A two-stage framework for stable adaptive thinking in large reasoning models that applies Hybrid Fine-Tuning to expose the model to both thinking and no-thinking behaviors, establishing well-conditioned initialization and adaptive reinforcement learning with Correctness-Preserving Advantage Shaping.

Abstract

Large reasoning models (LRMs) achieve strong performance through extended reasoning traces, but they often exhibit overthinking behavior for low-complexity queries. Existing efforts to mitigate this issue are fundamentally limited by unstable accuracy-efficiency trade-offs and poor robustness to heterogeneous reasoning behaviors.
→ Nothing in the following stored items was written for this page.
<file path="src/rtl/pcag_pkg.sv">
package pcag_pkg;

  localparam int ROWS = 128;
  localparam int COLS = 64;

  localparam int ROW_IN_W = 7;
  localparam int COL_IN_W = 6;

  localparam int ROW_W = $clog2(ROWS);
  localparam int COL_W = $clog2(COLS);
  // sweep counter must reach ROWS + 1
  localparam int CNT_W = $clog2(ROWS + 2);

  localparam int CENTER_ROW = ROWS / 2;
  localparam int CENTER_COL = COLS / 2;

  typedef enum logic [1:0] {
    OP_TICK  = 2'd0,
    OP_WRITE = 2'd1,
    OP_READ  = 2'd2
  } op_t;

  typedef enum logic [2:0] {
    ST_CLEAR,
    ST_IDLE,
    ST_CELL,
    ST_TICK,
    ST_DONE
  } state_t;

  typedef logic [COLS-1:0] row_word_t;

  typedef struct packed {
    logic             rd_en;
    logic [ROW_W-1:0] rd_addr;
    logic             wr_en;
    logic [ROW_W-1:0] wr_addr;
    row_word_t        wr_data;
  } mem_req_t;

  typedef struct packed {
    logic       load;
    logic       cell_bit;
    logic [1:0] kind;
  } res_t;

endpackage

</file>
<file path="src/rtl/pcag_ctrl.sv">
module pcag_ctrl (
  input  logic                          clk,
  input  logic                          rst,
  input  logic                          in_valid,
  output logic                          in_ready,
  input  logic [1:0]                    operation,
  input  logic [pcag_pkg::ROW_IN_W-1:0] row,
  input  logic [pcag_pkg::COL_IN_W-1:0] column,
  input  logic                          cell_in,
  input  logic                          out_free,
  input  pcag_pkg::row_word_t           rd_data,
  output pcag_pkg::mem_req_t            req,
  output pcag_pkg::res_t                res
);
  import pcag_pkg::*;

  state_t              state, state_next;
  logic [CNT_W-1:0]    cnt, cnt_next;
  logic [1:0]          op_q, op_q_next;
  logic [ROW_W-1:0]    row_q, row_q_next;
  logic [COL_W-1:0]    col_q, col_q_next;
  logic                val_q, val_q_next;
  row_word_t           above, above_next;
  row_word_t           cur, cur_next;

  row_word_t           below;
  row_word_t           bit_mask;
  logic                in_grid;
  logic [CNT_W-1:0]    wr_cnt;

  always_ff @(posedge clk) begin
    if (rst) begin
      state <= ST_CLEAR;
      cnt   <= '0;
    end else begin
      state <= state_next;
      cnt   <= cnt_next;
    end
  end

  always_ff @(posedge clk) begin
    op_q  <= op_q_next;
    row_q <= row_q_next;
    col_q <= col_q_next;
    val_q <= val_q_next;
    above <= above_next;
    cur   <= cur_next;
  end

  always_comb begin
    state_next = state;
    cnt_next   = cnt;
    op_q_next  = op_q;
    row_q_next = row_q;
    col_q_next = col_q;
    val_q_next = val_q;
    above_next = above;
    cur_next   = cur;
    in_ready   = 1'b0;
    req        = '0;
    res        = '0;
    res.kind   = op_q;
    below      = '0;
    bit_mask   = row_word_t'(1) << col_q;
    wr_cnt     = cnt - CNT_W'(2);
    in_grid    = (32'(row) < 32'(ROWS)) && (32'(column) < 32'(COLS));

    unique case (state)
      ST_CLEAR: begin
        req.wr_en   = 1'b1;
        req.wr_addr = cnt[ROW_W-1:0];
        req.wr_data = (cnt == CNT_W'(CENTER_ROW)) ? (row_word_t'(1) << CENTER_COL) : '0;
        if (cnt == CNT_W'(ROWS - 1)) begin
          cnt_next   = '0;
          state_next = ST_IDLE;
        end else begin
          cnt_next = cnt + CNT_W'(1);
        end
      end

      ST_IDLE: begin
        in_ready = 1'b1;
        if (in_valid) begin
          op_q_next  = operation;
          row_q_next = ROW_W'(row);
          col_q_next = COL_W'(column);
          val_q_next = cell_in;
          if (operation == OP_TICK) begin
            cnt_next   = '0;
            above_next = '0;
            cur_next   = '0;
            state_next = ST_TICK;
          end else if ((operation == OP_WRITE || operation == OP_READ) && in_grid) begin
            req.rd_en   = 1'b1;
            req.rd_addr = ROW_W'(row);
            state_next  = ST_CELL;
          end else begin
            state_next = ST_DONE;
          end
        end
      end

      ST_CELL: begin
        // read data holds here until the result slot frees up
        if (out_free) begin
          res.load = 1'b1;
          if (op_q == OP_WRITE) begin
            res.cell_bit = val_q;
            req.wr_en    = 1'b1;
            req.wr_addr  = row_q;
            req.wr_data  = val_q ? (rd_data | bit_mask) : (rd_data & ~bit_mask);
          end else begin
            res.cell_bit = rd_data[col_q];
          end
          state_next = ST_IDLE;
        end
      end

      ST_TICK: begin
        // read row cnt; row cnt-1 arrives; new row cnt-2 is written
        if (cnt < CNT_W'(ROWS)) begin
          req.rd_en   = 1'b1;
          req.rd_addr = cnt[ROW_W-1:0];
        end
        if (cnt != '0 && cnt <= CNT_W'(ROWS)) begin
          below = rd_data;
        end
        if (cnt >= CNT_W'(2)) begin
          req.wr_en   = 1'b1;
          req.wr_addr = wr_cnt[ROW_W-1:0];
          req.wr_data = cur ^ above ^ below ^ (cur << 1) ^ (cur >> 1);
        end
        if (cnt != '0) begin
          above_next = cur;
          cur_next   = below;
        end
        if (cnt == CNT_W'(ROWS + 1)) begin
          cnt_next   = '0;
          state_next = ST_DONE;
        end else begin
          cnt_next = cnt + CNT_W'(1);
        end
      end

      ST_DONE: begin
        if (out_free) begin
          res.load     = 1'b1;
          res.cell_bit = 1'b0;
          state_next   = ST_IDLE;
        end
      end

      default: state_next = ST_IDLE;
    endcase
  end

endmodule
</file>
To address these challenges, we propose a two-stage framework for stable adaptive thinking in LRMs. The framework first applies Hybrid Fine-Tuning to expose the model to both thinking and no-thinking behaviors, establishing well-conditioned initialization. It then performs adaptive reinforcement learning with Correctness-Preserving Advantage Shaping (CPAS) to avoid suppressing correct long-chain reasoning, and Length-Aware Gradient Regulation (LAGR) to stabilize optimization under severe reasoning-length heterogeneity. Extensive experiments on Qwen2.5-1.5B and 7B show consistent improvements over strong baselines, achieving up to +3.7/+3.6 accuracy points while reducing generated tokens by 40.6%/43.9%. Further analyses across varying problem difficulties and out-of-distribution tasks confirm the robustness and generalization of our approach.

Figures (7)

• Figure 1: Illustration of efficient reasoning methods.
• Figure 2: Overview of our two-stage training pipeline. Stage 1 performs Hybrid Fine-Tuning (HFT) on paired thinking and no-thinking formats to initialize a unified policy. Stage 2 applies GRPO-style reinforcement learning with correctness-preserving advantage shaping (CPAS) and length-aware gradient regulation (LAGR) to stabilize optimization under extreme length heterogeneity and to learn when to think.
• Figure 3: Difficulty-aware mode selection and performance. (a) Performance of Two Think Mode on MATH-500, AIME-2024, and AIME-2025. (b) Mode ratio across MATH-500 difficulty levels. (c) Accuracy across difficulty levels, comparing our adaptive policy with always-Thinking and always-No-Thinking baselines.
• Figure 4: Ablation and sensitivity analysis. (a) Training dynamics with/without CPAS: mean response length (left) and AIME-2024 accuracy (right). (b) Effect of the LAGR length-weight parameter $\beta$ (left) and the control-token boost factor $\lambda$ (right) on accuracy and the no-thinking ratio.
• Figure 5: For an example from MATH-500, the Thinking baseline generates a long chain-of-thought with redundant intermediate steps. In contrast, our method chooses NoThinking and directly produces a concise final solution, using 713 tokens in total.